Lasting Falls and Wishful Recoveries: Crusading in the Black Sea Region after the Fall of Constantinople

By Alexandru Simon

Imago temporis: medium Aevum, No.6 (2012)

16th century map of the Black Sea

Abstract: This paper examines the Black Sea question in the second half of the 15th century, with special emphasis on crusading and religious questions. Based on selection of recently discovered Italian archival sources, the study focuses on a series of pivotal moments in the history of the region: the battle of Belgrade (1456), the fall of Caffa (1475) and the Ottoman conquest of Chilia and Cetatea Albă/ Akkerman (1484).
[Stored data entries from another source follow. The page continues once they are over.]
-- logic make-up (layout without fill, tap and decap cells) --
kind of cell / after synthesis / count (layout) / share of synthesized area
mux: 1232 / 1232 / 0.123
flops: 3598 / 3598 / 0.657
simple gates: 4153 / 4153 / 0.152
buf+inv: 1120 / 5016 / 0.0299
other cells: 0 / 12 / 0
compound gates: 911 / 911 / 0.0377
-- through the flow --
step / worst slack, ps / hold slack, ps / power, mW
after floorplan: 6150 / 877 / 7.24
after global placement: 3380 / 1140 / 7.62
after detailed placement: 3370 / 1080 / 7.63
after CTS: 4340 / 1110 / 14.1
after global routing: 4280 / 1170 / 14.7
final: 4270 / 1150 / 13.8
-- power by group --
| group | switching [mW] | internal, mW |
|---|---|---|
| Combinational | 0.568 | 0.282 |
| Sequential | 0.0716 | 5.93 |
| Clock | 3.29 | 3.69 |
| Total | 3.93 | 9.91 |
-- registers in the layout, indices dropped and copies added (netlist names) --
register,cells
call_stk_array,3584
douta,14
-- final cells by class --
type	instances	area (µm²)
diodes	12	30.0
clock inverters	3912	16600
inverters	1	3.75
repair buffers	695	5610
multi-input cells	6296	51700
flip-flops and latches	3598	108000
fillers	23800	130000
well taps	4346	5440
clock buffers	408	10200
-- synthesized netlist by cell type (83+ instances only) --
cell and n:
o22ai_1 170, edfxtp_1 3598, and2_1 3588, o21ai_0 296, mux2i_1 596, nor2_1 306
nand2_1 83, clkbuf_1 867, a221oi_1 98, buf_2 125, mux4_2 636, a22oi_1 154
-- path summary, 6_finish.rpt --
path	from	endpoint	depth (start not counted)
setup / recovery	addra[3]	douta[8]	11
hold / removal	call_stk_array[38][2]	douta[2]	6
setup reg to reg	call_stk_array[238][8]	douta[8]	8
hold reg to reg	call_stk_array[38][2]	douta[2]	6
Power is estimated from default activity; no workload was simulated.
All three events implied a succession of extreme reactions, both in military and in ideological terms, vivid proofs for the pressures and the stakes of those times. Such aspects tend to be particulary relevant if the religiously and ethnically mixed character of the areas under analysis is taken into account. Moverover, under these circumstances, it is highly noteworthy that “figures”, previously predominantly regarded as “traitors of the cross” become its “heroes” (e.g. the Genoese in 1456 or the Walachians in 1475), supplementing the number of the crusaders confronting the Ottoman power, in a time when also the ranks of the “partners” of the Turk was growing, until he was “officially” accepted as an “European partner” through the peace of Buda (1503).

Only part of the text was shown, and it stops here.